This cloud computing giant has recently faced a wave of falls: it has dropped 36% from its peak in September to now. But the story behind it is quite interesting —
**Backlogged orders have piled up like a mountain**
Oracle's latest financial report shows that RPO (Remaining Performance Obligations) surged by 359% to $455 billion. This indicates that the company holds a large number of pending orders, effectively securing revenue growth for the next few years. The company predicts that revenue will reach $225 billion by 2030, with an average annual growth rate of 31%.
**What is the market worried about?**
Investors mainly have two concerns:
1. Debt accumulation - on the books debt of 111 billion USD vs cash of 11 billion, plans to raise another 3.8 billion USD to expand AI infrastructure.

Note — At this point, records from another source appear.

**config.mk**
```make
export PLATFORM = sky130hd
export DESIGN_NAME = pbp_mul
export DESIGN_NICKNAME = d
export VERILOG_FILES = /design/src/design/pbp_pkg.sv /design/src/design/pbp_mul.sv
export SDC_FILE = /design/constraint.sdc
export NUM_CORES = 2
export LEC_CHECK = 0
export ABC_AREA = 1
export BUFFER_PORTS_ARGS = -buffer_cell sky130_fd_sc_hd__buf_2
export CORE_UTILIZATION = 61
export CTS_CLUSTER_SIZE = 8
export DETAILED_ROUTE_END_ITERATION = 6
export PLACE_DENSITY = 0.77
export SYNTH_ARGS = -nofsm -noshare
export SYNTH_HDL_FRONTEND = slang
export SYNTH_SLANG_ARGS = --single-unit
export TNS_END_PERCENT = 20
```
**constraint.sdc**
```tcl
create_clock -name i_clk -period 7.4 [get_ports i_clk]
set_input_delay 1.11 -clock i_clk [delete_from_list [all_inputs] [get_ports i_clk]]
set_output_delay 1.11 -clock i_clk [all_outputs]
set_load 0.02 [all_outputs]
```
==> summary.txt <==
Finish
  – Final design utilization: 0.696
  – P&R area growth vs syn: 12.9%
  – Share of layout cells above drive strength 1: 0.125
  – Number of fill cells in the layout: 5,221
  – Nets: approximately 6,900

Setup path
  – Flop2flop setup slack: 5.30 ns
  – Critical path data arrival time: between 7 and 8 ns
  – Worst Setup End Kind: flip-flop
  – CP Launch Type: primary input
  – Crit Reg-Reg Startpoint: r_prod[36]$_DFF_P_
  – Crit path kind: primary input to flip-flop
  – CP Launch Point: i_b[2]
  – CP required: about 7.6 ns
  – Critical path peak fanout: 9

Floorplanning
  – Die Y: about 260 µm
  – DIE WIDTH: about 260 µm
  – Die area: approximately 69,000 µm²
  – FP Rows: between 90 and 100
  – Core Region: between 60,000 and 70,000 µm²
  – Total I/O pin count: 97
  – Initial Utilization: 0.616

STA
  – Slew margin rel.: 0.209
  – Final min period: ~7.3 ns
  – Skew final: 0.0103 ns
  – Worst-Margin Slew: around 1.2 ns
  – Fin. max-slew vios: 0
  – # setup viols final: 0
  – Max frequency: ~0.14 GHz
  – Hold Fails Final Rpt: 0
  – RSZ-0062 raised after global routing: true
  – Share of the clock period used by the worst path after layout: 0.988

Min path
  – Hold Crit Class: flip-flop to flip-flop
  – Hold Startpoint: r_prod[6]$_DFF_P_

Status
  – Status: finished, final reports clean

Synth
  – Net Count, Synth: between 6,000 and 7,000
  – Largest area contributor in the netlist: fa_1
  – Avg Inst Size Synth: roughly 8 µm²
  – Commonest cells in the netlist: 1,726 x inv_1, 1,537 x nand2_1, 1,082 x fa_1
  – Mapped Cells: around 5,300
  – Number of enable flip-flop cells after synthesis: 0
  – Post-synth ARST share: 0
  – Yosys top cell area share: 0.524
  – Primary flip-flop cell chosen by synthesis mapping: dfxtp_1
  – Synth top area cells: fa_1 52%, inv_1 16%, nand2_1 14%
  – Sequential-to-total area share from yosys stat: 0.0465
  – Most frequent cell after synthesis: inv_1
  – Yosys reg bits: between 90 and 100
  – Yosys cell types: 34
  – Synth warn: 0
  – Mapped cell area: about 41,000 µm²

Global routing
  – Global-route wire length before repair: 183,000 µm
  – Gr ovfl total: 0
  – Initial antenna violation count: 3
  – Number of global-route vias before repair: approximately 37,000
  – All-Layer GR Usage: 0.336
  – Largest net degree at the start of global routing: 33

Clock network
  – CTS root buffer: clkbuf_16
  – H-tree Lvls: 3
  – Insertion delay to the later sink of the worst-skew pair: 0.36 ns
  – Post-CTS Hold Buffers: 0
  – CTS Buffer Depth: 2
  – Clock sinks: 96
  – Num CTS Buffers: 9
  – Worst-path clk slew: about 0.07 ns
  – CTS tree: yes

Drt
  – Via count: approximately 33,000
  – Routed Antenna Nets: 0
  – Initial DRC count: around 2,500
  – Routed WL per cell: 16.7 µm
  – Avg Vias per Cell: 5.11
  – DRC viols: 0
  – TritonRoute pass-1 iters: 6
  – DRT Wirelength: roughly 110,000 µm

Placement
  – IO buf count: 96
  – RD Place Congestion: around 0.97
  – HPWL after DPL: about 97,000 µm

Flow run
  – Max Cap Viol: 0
==> src/rtl/hex_payload_key_value_extractor_core_macros.svh <==
// Assertion macros shared by the files of the hex payload key/value extractor.
`ifndef HEX_PAYLOAD_KEY_VALUE_EXTRACTOR_CORE_MACROS_SVH
`define HEX_PAYLOAD_KEY_VALUE_EXTRACTOR_CORE_MACROS_SVH

`ifndef NO_ASSERTIONS
// Condition in one cycle implies a consequence in the same cycle.
`define HPKV_ASSERT_SAME(label, ante, cons) \
  label: assert property (@(posedge clk) disable iff (!rst_n) (ante) |-> (cons)) \
    else $error("hpkv assertion failed");
// Condition in one cycle implies a consequence in the next cycle.
`define HPKV_ASSERT_NEXT(label, ante, cons) \
  label: assert property (@(posedge clk) disable iff (!rst_n) (ante) |=> (cons)) \
    else $error("hpkv assertion failed");
`else
`define HPKV_ASSERT_SAME(label, ante, cons)
`define HPKV_ASSERT_NEXT(label, ante, cons)
`endif

`endif

==> src/rtl/hpkv_pkg.sv <==
// Types, constants and key table of the hex payload key/value extractor.
package hpkv_pkg;

  // Input beat: one hex character and the end-of-payload flag.
  typedef struct packed {
    logic [7:0] hex_char;
    logic       last;
  } hpkv_in_t;

  // Result beat: parsed value and the found flag.
  typedef struct packed {
    logic signed [31:0] value;
    logic               found;
  } hpkv_out_t;

  // Parser phases, one-hot.
  typedef enum logic [4:0] {
    PH_SEARCH = 5'b00001,
    PH_SPACE  = 5'b00010,
    PH_SIGNED = 5'b00100,
    PH_DIGITS = 5'b01000,
    PH_DONE   = 5'b10000
  } hpkv_phase_t;

  localparam logic [3:0]  KEY_LEN    = 4'd8;
  localparam logic [35:0] MAG_LIMIT  = 36'h0_8000_0000;
  localparam logic [31:0] POS_MAX    = 32'h7FFF_FFFF;
  localparam logic [31:0] NOT_FOUND  = 32'hFFFF_FFFF;

  // Key text: quote, v, a, l, u, e, quote, colon.
  function automatic logic [7:0] key_byte(input logic [2:0] idx);
    logic [7:0] b;
    case (idx)
      3'd0:    b = 8'h22;
      3'd1:    b = 8'h76;
      3'd2:    b = 8'h61;
      3'd3:    b = 8'h6C;
      3'd4:    b = 8'h75;
      3'd5:    b = 8'h65;
      3'd6:    b = 8'h22;
      default: b = 8'h3A;
    endcase
    return b;
  endfunction

  // Fallback position after a mismatch; only the colon position falls back
  // to the state where a quote has already been matched.
  function automatic logic [2:0] key_fallback(input logic [2:0] idx);
    return (idx == 3'd7) ? 3'd1 : 3'd0;
  endfunction

  // Hex digit decode: bit 4 is the valid flag, bits 3:0 the nibble.
  function automatic logic [4:0] hex_nibble(input logic [7:0] c);
    logic [4:0] r;
    if (c >= 8'h30 && c <= 8'h39) begin
      r = {1'b1, c[3:0]};
    end else if ((c >= 8'h61 && c <= 8'h66) || (c >= 8'h41 && c <= 8'h46)) begin
      r = {1'b1, c[3:0] + 4'd9};
    end else begin
      r = 5'b0_0000;
    end
    return r;
  endfunction

endpackage
**src/design/tlbs_pkg.sv**
```systemverilog
// ----------------------------------------------------------------------------
// tlbs_pkg: shared types and constants of the tower lamp blink sequencer
// Lamp bit positions, lamp mode codes, register indexes and the config bundle.
// ----------------------------------------------------------------------------
package tlbs_pkg;

  // Number of status entries in each mode table (at most 16 fit a register)
  localparam int StatusCount = 16;

  localparam int StatusW  = 4;
  localparam int ModesW   = 32;
  localparam int BlinkW   = 16;
  localparam int ElapsedW = BlinkW + 1;
  localparam int CfgDataW = 32;
  localparam int CfgIdxW  = 3;

  // Lamp word layout
  localparam int NumLamps  = 6;
  localparam int LampRed   = 0;
  localparam int LampYel   = 1;
  localparam int LampGrn   = 2;
  localparam int LampStart = 3;
  localparam int LampStop  = 4;
  localparam int LampJam   = 5;

  localparam logic [BlinkW-1:0] BlinkTicksReset = 16'd500;

  typedef logic [NumLamps-1:0] lamps_t;

  // Register indexes of the write port
  typedef enum logic [CfgIdxW-1:0] {
    REG_RED_MODES    = 3'd0,
    REG_YELLOW_MODES = 3'd1,
    REG_GREEN_MODES  = 3'd2,
    REG_BLINK_TICKS  = 3'd3,
    REG_INIT_STATUS  = 3'd4
  } reg_idx_e;

  // Per-status tower lamp modes
  typedef enum logic [1:0] {
    MODE_OFF     = 2'd0,
    MODE_ON      = 2'd1,
    MODE_FLICKER = 2'd2,
    MODE_HOLD    = 2'd3
  } lamp_mode_e;

  // Configuration bundle from the register file to the core
  typedef struct packed {
    logic [ModesW-1:0]  red_modes;
    logic [ModesW-1:0]  yellow_modes;
    logic [ModesW-1:0]  green_modes;
    logic [BlinkW-1:0]  blink_ticks;
    logic [StatusW-1:0] init_status_code;
  } cfg_t;

endpackage

```
**src/design/tlbs_cfg_regs.sv**
```systemverilog
// ----------------------------------------------------------------------------
// tlbs_cfg_regs: configuration registers
// Holds the mode tables, blink period and init status code; write-only port.
// ----------------------------------------------------------------------------
module tlbs_cfg_regs (
  input  logic                             clk_i,
  input  logic                             rst_ni,
  input  logic                             cfg_we_i,
  input  logic [tlbs_pkg::CfgIdxW-1:0]     cfg_idx_i,
  input  logic [tlbs_pkg::CfgDataW-1:0]    cfg_wdata_i,
  output tlbs_pkg::cfg_t                   cfg_o
);
  import tlbs_pkg::*;

  cfg_t cfg_q;

  // Decode the index and load the addressed register
  always_ff @(posedge clk_i or negedge rst_ni) begin
    if (!rst_ni) begin
      cfg_q.red_modes        <= '0;
      cfg_q.yellow_modes     <= '0;
      cfg_q.green_modes      <= '0;
      cfg_q.blink_ticks      <= BlinkTicksReset;
      cfg_q.init_status_code <= '0;
    end else if (cfg_we_i) begin
      unique case (reg_idx_e'(cfg_idx_i))
        REG_RED_MODES:    cfg_q.red_modes        <= cfg_wdata_i[ModesW-1:0];
        REG_YELLOW_MODES: cfg_q.yellow_modes     <= cfg_wdata_i[ModesW-1:0];
        REG_GREEN_MODES:  cfg_q.green_modes      <= cfg_wdata_i[ModesW-1:0];
        REG_BLINK_TICKS:  cfg_q.blink_ticks      <= cfg_wdata_i[BlinkW-1:0];
        REG_INIT_STATUS:  cfg_q.init_status_code <= cfg_wdata_i[StatusW-1:0];
        default: ;
      endcase
    end
  end

  assign cfg_o = cfg_q;

endmodule

```
**src/design/tlbs_core.sv**
```systemverilog
// ----------------------------------------------------------------------------
// tlbs_core: blink phase sequencer and lamp update
// Four-phase loop (drive A, wait, drive B, wait) with a saturating tick
// counter; computes the new lamp levels for each accepted tick.
// ----------------------------------------------------------------------------
module tlbs_core (
  input  logic                          clk_i,
  input  logic                          rst_ni,
  input  logic                          accept_i,
  input  logic [tlbs_pkg::StatusW-1:0]  equipment_status_i,
  input  logic                          recovery_request_i,
  input  logic                          io_debug_active_i,
  input  tlbs_pkg::cfg_t                cfg_i,
  output tlbs_pkg::lamps_t              lamps_o
);
  import tlbs_pkg::*;

  typedef enum logic [3:0] {
    PH_DRIVE_A = 4'b0001,
    PH_WAIT_A  = 4'b0010,
    PH_DRIVE_B = 4'b0100,
    PH_WAIT_B  = 4'b1000
  } phase_e;

  phase_e               phase_q, phase_d;
  logic [ElapsedW-1:0]  elapsed_q, elapsed_d, elapsed_inc;
  logic                 odd_q, odd_d;
  lamps_t               lamps_q, lamps_d, drive_lamps;
  logic                 side_a, wait_done, is_init, in_table;
  lamp_mode_e           red_mode, yel_mode, grn_mode;

  // Level of a tower lamp after a drive phase
  function automatic logic tower_level(input logic cur, input lamp_mode_e mode,
                                       input logic a_side);
    logic lvl;
    lvl = cur;
    case (mode)
      MODE_OFF:     lvl = 1'b0;
      MODE_ON:      lvl = 1'b1;
      MODE_FLICKER: lvl = a_side;
      default:      lvl = cur;
    endcase
    return lvl;
  endfunction

  // Look up the per-status modes; statuses past the table leave lamps as they are
  assign in_table = int'(equipment_status_i) < StatusCount;
  assign red_mode = in_table ? lamp_mode_e'(cfg_i.red_modes[{equipment_status_i, 1'b0} +: 2])
                             : MODE_HOLD;
  assign yel_mode = in_table ? lamp_mode_e'(cfg_i.yellow_modes[{equipment_status_i, 1'b0} +: 2])
                             : MODE_HOLD;
  assign grn_mode = in_table ? lamp_mode_e'(cfg_i.green_modes[{equipment_status_i, 1'b0} +: 2])
                             : MODE_HOLD;

  assign side_a  = (phase_q == PH_DRIVE_A);
  assign is_init = (equipment_status_i == cfg_i.init_status_code);

  // Build the lamp word written by a drive phase
  always_comb begin
    drive_lamps = lamps_q;
    if (is_init) begin
      if (side_a) begin
        drive_lamps[LampStart] = odd_q;
        drive_lamps[LampStop]  = 1'b0;
        drive_lamps[LampJam]   = ~odd_q;
      end else begin
        drive_lamps[LampStart] = 1'b0;
        drive_lamps[LampStop]  = 1'b1;
        drive_lamps[LampJam]   = 1'b0;
      end
    end
    if (recovery_request_i) begin
      drive_lamps[LampStart] = side_a;
    end
    drive_lamps[LampRed] = tower_level(lamps_q[LampRed], red_mode, side_a);
    drive_lamps[LampYel] = tower_level(lamps_q[LampYel], yel_mode, side_a);
    drive_lamps[LampGrn] = tower_level(lamps_q[LampGrn], grn_mode, side_a);
  end

  // Saturating wait counter and its end condition
  assign elapsed_inc = (&elapsed_q) ? elapsed_q : elapsed_q + ElapsedW'(1);
  assign wait_done   = elapsed_inc > {1'b0, cfg_i.blink_ticks};

  // Advance the phase loop; debug freezes everything
  always_comb begin
    phase_d   = phase_q;
    elapsed_d = elapsed_q;
    odd_d     = odd_q;
    lamps_d   = lamps_q;
    if (!io_debug_active_i) begin
      unique case (phase_q)
        PH_DRIVE_A: begin
          lamps_d   = drive_lamps;
          elapsed_d = '0;
          phase_d   = PH_WAIT_A;
        end
        PH_WAIT_A: begin
          elapsed_d = elapsed_inc;
          if (wait_done) begin
            phase_d = PH_DRIVE_B;
          end
        end
        PH_DRIVE_B: begin
          lamps_d   = drive_lamps;
          elapsed_d = '0;
          phase_d   = PH_WAIT_B;
        end
        PH_WAIT_B: begin
          elapsed_d = elapsed_inc;
          if (wait_done) begin
            phase_d = PH_DRIVE_A;
            if (is_init) begin
              odd_d = ~odd_q;
            end
          end
        end
        default: phase_d = PH_DRIVE_A;
      endcase
    end
  end

  // Update state on each accepted tick
  always_ff @(posedge clk_i or negedge rst_ni) begin
    if (!rst_ni) begin
      phase_q   <= PH_DRIVE_A;
      elapsed_q <= '0;
      odd_q     <= 1'b1;
      lamps_q   <= '0;
    end else if (accept_i) begin
      phase_q   <= phase_d;
      elapsed_q <= elapsed_d;
      odd_q     <= odd_d;
      lamps_q   <= lamps_d;
    end
  end

  assign lamps_o = lamps_d;

endmodule

```
**src/design/tlbs_out_buf.sv**
```systemverilog
// ----------------------------------------------------------------------------
// tlbs_out_buf: result register with one-word skid stage
// Keeps the input side open while a finished word waits on the output.
// ----------------------------------------------------------------------------
module tlbs_out_buf (
  input  logic              clk_i,
  input  logic              rst_ni,
  input  logic              in_valid_i,
  output logic              in_stall_o,
  input  tlbs_pkg::lamps_t  in_word_i,
  output logic              out_valid_o,
  input  logic              out_stall_i,
  output tlbs_pkg::lamps_t  out_word_o
);
  import tlbs_pkg::*;

  logic   out_valid_q, skid_valid_q;
  lamps_t out_q, skid_q;
  logic   accept, out_free;

  assign in_stall_o = skid_valid_q;
  assign accept     = in_valid_i & ~skid_valid_q;
  assign out_free   = ~out_valid_q | ~out_stall_i;

  // Track occupancy of the output and skid slots
  always_ff @(posedge clk_i or negedge rst_ni) begin
    if (!rst_ni) begin
      out_valid_q  <= 1'b0;
      skid_valid_q <= 1'b0;
    end else if (out_free) begin
      out_valid_q  <= skid_valid_q | accept;
      skid_valid_q <= 1'b0;
    end else if (accept) begin
      skid_valid_q <= 1'b1;
    end
  end

  // Move words: skid drains first, otherwise the new word goes straight out
  always_ff @(posedge clk_i) begin
    if (out_free) begin
      if (skid_valid_q) begin
        out_q <= skid_q;
      end else if (accept) begin
        out_q <= in_word_i;
      end
    end else if (accept) begin
      skid_q <= in_word_i;
    end
  end

  assign out_valid_o = out_valid_q;
  assign out_word_o  = out_q;

endmodule

```
**src/design/tower_lamp_blink_sequencer.sv**
```systemverilog
// ----------------------------------------------------------------------------
// tower_lamp_blink_sequencer: signal tower and switch lamp blink controller
// Top level: register file, phase sequencer and output buffer.
// ----------------------------------------------------------------------------
// Each accepted word is one time tick and yields exactly one lamp word. A new
// tick is taken every cycle while in_stall_o is low: the state update is a
// counter compare and a mode table mux between the input handshake and the
// result register, and a one-word skid stage keeps the input open while a
// result waits on a stalled output, so in_stall_o rises only after the output
// has been stalled with a word pending. Configuration writes take effect on
// the next cycle and are meant to be issued while no tick is in flight.
module tower_lamp_blink_sequencer (
  input  logic                           clk_i,
  input  logic                           rst_ni,
  // configuration write port
  input  logic                           cfg_we_i,
  input  logic [tlbs_pkg::CfgIdxW-1:0]   cfg_idx_i,
  input  logic [tlbs_pkg::CfgDataW-1:0]  cfg_wdata_i,
  // tick input
  input  logic                           in_valid_i,
  output logic                           in_stall_o,
  input  logic [tlbs_pkg::StatusW-1:0]   equipment_status_i,
  input  logic                           recovery_request_i,
  input  logic                           io_debug_active_i,
  // lamp output
  output logic                           out_valid_o,
  input  logic                           out_stall_i,
  output logic                           red_lamp_o,
  output logic                           yellow_lamp_o,
  output logic                           green_lamp_o,
  output logic                           start_lamp_o,
  output logic                           stop_lamp_o,
  output logic                           jam_clear_lamp_o
);
  import tlbs_pkg::*;

  cfg_t   cfg;
  lamps_t next_lamps, out_lamps;
  logic   accept;

  assign accept = in_valid_i & ~in_stall_o;

  tlbs_cfg_regs u_cfg_regs (
    .clk_i       (clk_i),
    .rst_ni      (rst_ni),
    .cfg_we_i    (cfg_we_i),
    .cfg_idx_i   (cfg_idx_i),
    .cfg_wdata_i (cfg_wdata_i),
    .cfg_o       (cfg)
  );

  tlbs_core u_core (
    .clk_i              (clk_i),
    .rst_ni             (rst_ni),
    .accept_i           (accept),
    .equipment_status_i (equipment_status_i),
    .recovery_request_i (recovery_request_i),
    .io_debug_active_i  (io_debug_active_i),
    .cfg_i              (cfg),
    .lamps_o            (next_lamps)
  );

  tlbs_out_buf u_out_buf (
    .clk_i       (clk_i),
    .rst_ni      (rst_ni),
    .in_valid_i  (in_valid_i),
    .in_stall_o  (in_stall_o),
    .in_word_i   (next_lamps),
    .out_valid_o (out_valid_o),
    .out_stall_i (out_stall_i),
    .out_word_o  (out_lamps)
  );

  // Break the lamp word out to its ports
  assign red_lamp_o       = out_lamps[LampRed];
  assign yellow_lamp_o    = out_lamps[LampYel];
  assign green_lamp_o     = out_lamps[LampGrn];
  assign start_lamp_o     = out_lamps[LampStart];
  assign stop_lamp_o      = out_lamps[LampStop];
  assign jam_clear_lamp_o = out_lamps[LampJam];

endmodule

```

2. OpenAI Risk - That $300 billion 5-year deal accounts for a large portion of RPO, and the market is concerned whether OpenAI can afford the bill.
**But this may be an overreaction**
OpenAI's ARR has reached $10 billion this year, up from $5.5 billion last year. The CEO expressed confidence in expanding to hundreds of billions by 2030. Moreover, Oracle is not solely relying on OpenAI—its multi-cloud database business surged 1529% in Q1 and is currently building 37 new data centers.
Conservatively estimated, if Oracle maintains its current price-to-earnings ratio and reaches $21 EPS in 5 years, the stock price is expected to soar to $672—more than three times the current price.